Collected data
--- --- ---
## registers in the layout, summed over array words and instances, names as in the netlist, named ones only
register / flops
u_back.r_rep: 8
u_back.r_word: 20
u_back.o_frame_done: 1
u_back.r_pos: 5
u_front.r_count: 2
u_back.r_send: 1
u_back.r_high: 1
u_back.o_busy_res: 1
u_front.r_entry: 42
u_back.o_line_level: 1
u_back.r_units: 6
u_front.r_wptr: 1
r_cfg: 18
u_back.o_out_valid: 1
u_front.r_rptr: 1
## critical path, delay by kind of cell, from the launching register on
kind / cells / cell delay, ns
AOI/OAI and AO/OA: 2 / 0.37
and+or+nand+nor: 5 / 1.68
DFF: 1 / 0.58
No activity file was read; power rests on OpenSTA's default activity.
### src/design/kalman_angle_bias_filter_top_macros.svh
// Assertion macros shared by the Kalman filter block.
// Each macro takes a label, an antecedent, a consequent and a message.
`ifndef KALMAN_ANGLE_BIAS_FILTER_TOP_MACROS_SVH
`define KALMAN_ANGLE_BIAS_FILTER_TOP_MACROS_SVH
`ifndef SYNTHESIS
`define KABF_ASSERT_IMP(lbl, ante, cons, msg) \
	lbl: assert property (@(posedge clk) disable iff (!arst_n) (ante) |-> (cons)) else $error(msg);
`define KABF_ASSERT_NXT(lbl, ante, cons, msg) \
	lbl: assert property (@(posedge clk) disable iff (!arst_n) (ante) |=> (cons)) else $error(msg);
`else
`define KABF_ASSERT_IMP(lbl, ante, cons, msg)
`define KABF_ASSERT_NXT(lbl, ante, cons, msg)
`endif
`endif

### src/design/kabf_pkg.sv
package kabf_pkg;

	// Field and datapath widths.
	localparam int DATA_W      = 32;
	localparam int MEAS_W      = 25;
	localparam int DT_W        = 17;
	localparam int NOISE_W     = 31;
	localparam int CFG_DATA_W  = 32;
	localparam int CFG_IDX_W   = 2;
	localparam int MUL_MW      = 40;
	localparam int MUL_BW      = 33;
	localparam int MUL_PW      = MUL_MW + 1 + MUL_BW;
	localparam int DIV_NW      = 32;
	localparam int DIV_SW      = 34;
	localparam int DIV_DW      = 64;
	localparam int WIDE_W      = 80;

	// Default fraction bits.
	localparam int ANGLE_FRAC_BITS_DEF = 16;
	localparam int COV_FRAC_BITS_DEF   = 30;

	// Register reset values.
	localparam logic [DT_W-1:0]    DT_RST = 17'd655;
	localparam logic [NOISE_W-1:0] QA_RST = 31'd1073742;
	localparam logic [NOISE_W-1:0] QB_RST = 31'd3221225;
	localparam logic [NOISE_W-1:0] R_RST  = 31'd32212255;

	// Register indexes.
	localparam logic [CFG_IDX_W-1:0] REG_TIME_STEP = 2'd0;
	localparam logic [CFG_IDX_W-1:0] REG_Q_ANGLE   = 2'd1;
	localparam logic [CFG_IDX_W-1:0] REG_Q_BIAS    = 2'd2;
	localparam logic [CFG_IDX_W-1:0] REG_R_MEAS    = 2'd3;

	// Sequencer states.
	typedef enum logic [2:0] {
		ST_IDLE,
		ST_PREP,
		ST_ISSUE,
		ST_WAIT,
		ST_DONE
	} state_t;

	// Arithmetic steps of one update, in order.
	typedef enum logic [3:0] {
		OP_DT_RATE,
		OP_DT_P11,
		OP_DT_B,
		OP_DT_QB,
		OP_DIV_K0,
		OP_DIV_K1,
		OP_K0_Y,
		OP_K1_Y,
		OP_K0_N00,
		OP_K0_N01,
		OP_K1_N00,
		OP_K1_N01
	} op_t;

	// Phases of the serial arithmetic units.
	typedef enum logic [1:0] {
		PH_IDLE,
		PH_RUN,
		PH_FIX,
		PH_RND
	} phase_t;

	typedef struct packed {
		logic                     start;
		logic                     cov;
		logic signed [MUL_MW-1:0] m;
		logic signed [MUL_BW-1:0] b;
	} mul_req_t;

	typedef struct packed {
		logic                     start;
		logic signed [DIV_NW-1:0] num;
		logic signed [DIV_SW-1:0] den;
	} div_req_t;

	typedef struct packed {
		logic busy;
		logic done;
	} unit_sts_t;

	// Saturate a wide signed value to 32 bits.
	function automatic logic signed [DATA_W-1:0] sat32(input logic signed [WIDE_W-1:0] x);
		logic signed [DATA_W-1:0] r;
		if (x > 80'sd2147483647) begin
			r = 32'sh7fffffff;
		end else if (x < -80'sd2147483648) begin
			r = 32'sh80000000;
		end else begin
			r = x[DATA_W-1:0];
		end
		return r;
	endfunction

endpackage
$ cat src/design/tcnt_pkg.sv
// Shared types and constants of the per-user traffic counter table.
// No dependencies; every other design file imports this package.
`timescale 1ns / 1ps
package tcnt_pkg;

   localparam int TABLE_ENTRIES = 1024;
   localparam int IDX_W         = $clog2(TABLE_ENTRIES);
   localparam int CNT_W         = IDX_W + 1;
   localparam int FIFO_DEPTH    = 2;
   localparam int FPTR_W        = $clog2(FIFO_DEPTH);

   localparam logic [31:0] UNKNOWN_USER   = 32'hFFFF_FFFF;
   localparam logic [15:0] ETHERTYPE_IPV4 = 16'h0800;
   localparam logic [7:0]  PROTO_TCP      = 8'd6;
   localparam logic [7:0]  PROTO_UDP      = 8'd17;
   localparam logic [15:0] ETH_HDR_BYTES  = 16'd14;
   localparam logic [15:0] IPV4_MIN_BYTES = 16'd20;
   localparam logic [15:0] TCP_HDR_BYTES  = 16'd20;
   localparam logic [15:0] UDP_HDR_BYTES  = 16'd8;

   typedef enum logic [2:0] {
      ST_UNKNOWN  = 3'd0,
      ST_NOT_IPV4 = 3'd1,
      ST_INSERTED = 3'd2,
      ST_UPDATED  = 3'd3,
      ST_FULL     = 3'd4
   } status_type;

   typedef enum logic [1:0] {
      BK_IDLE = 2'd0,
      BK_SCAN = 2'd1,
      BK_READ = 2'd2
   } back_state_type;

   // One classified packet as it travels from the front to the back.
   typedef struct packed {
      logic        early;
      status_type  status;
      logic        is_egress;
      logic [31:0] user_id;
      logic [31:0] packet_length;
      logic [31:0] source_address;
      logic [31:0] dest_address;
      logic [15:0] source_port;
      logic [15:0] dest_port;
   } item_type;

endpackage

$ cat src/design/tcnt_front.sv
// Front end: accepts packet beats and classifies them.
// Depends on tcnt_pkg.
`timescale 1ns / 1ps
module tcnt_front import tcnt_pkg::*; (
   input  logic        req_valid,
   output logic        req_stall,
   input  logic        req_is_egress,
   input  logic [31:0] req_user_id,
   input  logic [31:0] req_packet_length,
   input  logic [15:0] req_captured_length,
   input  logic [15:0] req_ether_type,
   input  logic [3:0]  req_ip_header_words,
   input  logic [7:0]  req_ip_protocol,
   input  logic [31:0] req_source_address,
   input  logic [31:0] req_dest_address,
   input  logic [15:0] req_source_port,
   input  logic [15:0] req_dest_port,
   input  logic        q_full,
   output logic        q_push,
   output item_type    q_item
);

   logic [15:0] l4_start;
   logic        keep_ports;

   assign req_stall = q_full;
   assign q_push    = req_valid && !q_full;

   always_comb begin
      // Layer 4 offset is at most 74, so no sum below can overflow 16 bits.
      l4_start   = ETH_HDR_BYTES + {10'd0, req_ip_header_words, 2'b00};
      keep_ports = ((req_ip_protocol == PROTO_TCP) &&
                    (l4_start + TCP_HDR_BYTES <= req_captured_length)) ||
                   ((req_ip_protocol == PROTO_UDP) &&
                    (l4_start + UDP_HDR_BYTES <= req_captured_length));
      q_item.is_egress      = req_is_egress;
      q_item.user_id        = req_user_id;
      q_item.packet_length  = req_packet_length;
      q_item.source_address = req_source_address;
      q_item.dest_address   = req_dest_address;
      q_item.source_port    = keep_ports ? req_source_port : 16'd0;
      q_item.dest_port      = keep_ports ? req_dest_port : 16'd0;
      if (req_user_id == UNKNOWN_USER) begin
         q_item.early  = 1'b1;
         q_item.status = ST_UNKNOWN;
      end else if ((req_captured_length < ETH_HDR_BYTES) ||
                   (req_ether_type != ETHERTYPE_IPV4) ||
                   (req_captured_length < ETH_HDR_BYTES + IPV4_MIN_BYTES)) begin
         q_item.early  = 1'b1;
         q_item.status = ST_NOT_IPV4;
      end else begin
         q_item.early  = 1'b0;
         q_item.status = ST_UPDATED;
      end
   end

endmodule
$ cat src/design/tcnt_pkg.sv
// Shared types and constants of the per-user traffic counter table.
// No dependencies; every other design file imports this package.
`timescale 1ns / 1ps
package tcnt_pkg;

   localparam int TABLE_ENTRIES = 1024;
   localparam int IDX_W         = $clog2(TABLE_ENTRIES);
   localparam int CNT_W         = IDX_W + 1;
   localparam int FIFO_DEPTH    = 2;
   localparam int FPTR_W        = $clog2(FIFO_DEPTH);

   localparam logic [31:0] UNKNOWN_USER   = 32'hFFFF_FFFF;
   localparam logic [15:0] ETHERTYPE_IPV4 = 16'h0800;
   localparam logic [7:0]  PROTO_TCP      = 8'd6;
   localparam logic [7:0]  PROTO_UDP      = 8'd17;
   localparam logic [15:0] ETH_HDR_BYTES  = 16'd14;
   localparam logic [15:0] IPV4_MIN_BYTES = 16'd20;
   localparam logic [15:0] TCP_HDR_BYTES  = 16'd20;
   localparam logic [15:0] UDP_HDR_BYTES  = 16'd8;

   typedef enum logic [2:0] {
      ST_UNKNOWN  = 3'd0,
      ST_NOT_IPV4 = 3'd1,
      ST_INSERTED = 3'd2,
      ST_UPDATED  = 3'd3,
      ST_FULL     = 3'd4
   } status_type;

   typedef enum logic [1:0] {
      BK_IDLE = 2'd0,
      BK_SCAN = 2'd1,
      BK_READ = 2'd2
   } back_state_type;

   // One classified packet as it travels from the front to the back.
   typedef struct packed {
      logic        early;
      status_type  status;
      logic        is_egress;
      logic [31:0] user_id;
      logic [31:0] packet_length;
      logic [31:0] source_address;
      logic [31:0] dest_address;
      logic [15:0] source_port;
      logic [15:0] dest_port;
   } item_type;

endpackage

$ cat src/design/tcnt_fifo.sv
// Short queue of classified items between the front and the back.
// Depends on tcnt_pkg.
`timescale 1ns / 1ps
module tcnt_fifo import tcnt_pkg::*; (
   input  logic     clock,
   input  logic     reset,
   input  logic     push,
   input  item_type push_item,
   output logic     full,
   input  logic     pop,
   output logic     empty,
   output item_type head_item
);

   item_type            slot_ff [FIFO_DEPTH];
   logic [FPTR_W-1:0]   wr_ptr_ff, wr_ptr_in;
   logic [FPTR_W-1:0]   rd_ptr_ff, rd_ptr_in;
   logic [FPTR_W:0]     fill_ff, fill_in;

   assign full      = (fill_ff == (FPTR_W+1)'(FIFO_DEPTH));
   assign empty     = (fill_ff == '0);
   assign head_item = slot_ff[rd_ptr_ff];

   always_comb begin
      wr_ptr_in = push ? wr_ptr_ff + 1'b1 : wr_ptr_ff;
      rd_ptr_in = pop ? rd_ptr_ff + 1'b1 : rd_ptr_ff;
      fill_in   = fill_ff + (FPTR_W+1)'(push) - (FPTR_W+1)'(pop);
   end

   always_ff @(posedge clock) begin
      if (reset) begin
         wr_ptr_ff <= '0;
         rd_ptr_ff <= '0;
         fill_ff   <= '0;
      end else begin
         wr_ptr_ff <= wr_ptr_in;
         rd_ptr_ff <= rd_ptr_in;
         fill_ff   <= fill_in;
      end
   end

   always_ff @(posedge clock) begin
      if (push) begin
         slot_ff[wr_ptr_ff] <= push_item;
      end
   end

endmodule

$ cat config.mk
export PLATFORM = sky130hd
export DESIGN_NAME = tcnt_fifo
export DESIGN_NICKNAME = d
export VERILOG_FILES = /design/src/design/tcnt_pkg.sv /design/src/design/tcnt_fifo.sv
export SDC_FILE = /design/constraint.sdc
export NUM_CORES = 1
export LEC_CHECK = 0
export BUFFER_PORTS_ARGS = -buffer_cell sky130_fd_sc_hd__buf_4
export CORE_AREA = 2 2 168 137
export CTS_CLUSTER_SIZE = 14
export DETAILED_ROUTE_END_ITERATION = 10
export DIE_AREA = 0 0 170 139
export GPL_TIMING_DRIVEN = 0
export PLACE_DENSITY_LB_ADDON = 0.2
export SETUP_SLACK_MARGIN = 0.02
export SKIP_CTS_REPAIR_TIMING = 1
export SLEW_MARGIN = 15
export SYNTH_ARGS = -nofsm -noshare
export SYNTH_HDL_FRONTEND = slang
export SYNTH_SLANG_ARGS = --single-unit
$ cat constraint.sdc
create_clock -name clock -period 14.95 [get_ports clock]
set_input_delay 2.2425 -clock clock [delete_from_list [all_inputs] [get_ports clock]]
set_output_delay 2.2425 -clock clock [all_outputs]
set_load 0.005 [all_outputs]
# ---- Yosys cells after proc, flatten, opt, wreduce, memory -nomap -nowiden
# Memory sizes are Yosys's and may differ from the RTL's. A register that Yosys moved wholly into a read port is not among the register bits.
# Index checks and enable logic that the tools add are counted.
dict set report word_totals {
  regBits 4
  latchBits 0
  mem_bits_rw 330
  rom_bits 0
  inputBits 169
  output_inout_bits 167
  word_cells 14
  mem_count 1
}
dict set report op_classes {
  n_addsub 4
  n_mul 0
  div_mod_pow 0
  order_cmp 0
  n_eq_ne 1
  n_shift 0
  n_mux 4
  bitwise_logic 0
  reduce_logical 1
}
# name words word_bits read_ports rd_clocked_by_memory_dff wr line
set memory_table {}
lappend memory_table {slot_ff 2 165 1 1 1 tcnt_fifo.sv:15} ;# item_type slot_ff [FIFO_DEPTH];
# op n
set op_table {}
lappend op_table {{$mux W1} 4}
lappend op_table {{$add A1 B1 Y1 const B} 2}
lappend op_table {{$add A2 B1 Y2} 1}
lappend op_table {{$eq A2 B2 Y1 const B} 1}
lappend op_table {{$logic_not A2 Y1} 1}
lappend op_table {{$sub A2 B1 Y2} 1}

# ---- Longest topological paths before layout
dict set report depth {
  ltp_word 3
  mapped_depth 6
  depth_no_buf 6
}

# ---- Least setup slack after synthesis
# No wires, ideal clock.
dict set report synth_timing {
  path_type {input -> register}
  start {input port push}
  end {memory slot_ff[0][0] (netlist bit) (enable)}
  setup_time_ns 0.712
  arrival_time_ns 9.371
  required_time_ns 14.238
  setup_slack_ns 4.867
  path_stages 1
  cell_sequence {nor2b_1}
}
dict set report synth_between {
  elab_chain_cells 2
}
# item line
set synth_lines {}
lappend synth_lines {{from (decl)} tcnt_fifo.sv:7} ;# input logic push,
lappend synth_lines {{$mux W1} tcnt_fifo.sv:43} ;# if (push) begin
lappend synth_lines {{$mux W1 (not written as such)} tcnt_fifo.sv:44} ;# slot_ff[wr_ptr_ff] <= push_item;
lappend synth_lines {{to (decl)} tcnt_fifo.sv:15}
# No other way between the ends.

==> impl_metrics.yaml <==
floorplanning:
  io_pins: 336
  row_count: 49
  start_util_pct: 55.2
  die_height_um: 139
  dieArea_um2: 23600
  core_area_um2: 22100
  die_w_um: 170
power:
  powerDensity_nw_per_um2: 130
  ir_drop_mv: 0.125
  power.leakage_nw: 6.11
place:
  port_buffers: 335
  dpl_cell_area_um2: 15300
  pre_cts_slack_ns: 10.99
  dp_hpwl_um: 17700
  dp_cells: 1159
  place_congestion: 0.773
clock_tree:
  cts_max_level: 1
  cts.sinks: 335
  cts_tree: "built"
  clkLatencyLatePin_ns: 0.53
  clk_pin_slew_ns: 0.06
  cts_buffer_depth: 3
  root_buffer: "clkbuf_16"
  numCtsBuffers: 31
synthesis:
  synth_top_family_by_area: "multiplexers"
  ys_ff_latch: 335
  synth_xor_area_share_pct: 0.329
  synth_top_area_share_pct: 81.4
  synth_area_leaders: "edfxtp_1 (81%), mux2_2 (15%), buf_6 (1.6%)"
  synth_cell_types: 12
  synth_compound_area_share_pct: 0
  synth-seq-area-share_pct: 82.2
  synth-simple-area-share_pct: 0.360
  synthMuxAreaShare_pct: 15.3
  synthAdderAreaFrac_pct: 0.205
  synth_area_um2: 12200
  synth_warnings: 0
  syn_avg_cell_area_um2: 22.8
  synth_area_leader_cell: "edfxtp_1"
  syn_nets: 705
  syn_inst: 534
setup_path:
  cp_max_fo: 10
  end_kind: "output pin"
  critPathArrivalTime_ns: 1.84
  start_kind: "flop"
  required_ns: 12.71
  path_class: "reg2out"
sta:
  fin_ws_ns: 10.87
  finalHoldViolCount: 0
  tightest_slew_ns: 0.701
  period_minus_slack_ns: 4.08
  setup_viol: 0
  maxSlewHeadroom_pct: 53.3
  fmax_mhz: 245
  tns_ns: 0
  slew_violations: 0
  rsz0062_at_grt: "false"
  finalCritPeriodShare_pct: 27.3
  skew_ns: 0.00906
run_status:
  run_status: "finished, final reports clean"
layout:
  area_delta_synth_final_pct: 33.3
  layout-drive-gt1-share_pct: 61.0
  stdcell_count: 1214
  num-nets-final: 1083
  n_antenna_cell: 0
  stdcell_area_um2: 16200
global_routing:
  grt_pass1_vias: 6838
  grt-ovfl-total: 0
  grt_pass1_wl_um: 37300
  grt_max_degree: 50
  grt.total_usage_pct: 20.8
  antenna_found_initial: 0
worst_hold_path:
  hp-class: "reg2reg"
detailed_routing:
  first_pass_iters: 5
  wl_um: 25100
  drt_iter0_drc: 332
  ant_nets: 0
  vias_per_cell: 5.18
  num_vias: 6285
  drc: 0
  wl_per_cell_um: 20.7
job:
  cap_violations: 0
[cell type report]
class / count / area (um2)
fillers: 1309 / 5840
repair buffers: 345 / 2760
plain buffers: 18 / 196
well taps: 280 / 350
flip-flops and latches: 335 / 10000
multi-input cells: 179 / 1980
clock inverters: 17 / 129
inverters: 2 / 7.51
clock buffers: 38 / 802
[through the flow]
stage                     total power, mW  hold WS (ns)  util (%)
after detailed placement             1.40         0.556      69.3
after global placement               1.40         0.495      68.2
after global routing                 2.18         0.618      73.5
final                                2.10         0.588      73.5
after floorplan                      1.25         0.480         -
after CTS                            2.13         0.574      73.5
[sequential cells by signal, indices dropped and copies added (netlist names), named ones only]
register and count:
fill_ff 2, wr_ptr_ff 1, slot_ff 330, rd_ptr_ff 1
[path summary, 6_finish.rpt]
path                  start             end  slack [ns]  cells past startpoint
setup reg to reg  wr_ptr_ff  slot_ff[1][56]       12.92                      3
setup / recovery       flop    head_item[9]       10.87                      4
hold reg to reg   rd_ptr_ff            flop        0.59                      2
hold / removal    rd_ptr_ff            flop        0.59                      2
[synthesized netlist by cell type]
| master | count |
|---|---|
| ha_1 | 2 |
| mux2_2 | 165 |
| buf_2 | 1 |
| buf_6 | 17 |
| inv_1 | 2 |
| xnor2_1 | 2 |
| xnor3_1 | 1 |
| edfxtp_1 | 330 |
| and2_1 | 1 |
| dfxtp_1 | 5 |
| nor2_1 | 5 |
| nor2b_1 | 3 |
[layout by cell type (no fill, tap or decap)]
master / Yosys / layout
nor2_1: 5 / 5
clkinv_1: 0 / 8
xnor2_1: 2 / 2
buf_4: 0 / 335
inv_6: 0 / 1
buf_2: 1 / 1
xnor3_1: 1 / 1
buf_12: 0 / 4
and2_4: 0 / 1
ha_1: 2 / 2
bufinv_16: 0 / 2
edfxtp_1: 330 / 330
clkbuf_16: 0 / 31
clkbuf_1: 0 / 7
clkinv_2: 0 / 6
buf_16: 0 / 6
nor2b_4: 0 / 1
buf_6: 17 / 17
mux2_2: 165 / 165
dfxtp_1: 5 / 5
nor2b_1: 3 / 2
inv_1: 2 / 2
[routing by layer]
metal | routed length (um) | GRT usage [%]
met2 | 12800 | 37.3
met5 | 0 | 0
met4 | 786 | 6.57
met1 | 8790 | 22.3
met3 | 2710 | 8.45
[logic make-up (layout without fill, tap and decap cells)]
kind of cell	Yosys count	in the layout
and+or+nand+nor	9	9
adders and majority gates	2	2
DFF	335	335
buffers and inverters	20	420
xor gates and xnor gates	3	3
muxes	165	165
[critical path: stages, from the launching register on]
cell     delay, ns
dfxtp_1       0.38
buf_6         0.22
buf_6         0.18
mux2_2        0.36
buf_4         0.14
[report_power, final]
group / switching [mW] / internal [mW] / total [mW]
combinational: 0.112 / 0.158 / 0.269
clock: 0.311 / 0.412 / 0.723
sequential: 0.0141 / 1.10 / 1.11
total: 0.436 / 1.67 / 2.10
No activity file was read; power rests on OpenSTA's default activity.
--- --- ---
Assigned task: Where the word "layout" occurs in a line of the records, copy that line.

Output below:
## registers in the layout, summed over array words and instances, names as in the netlist, named ones only
# ---- Longest topological paths before layout
layout:
  layout-drive-gt1-share_pct: 61.0
[layout by cell type (no fill, tap or decap)]
master / Yosys / layout
[logic make-up (layout without fill, tap and decap cells)]
kind of cell	Yosys count	in the layout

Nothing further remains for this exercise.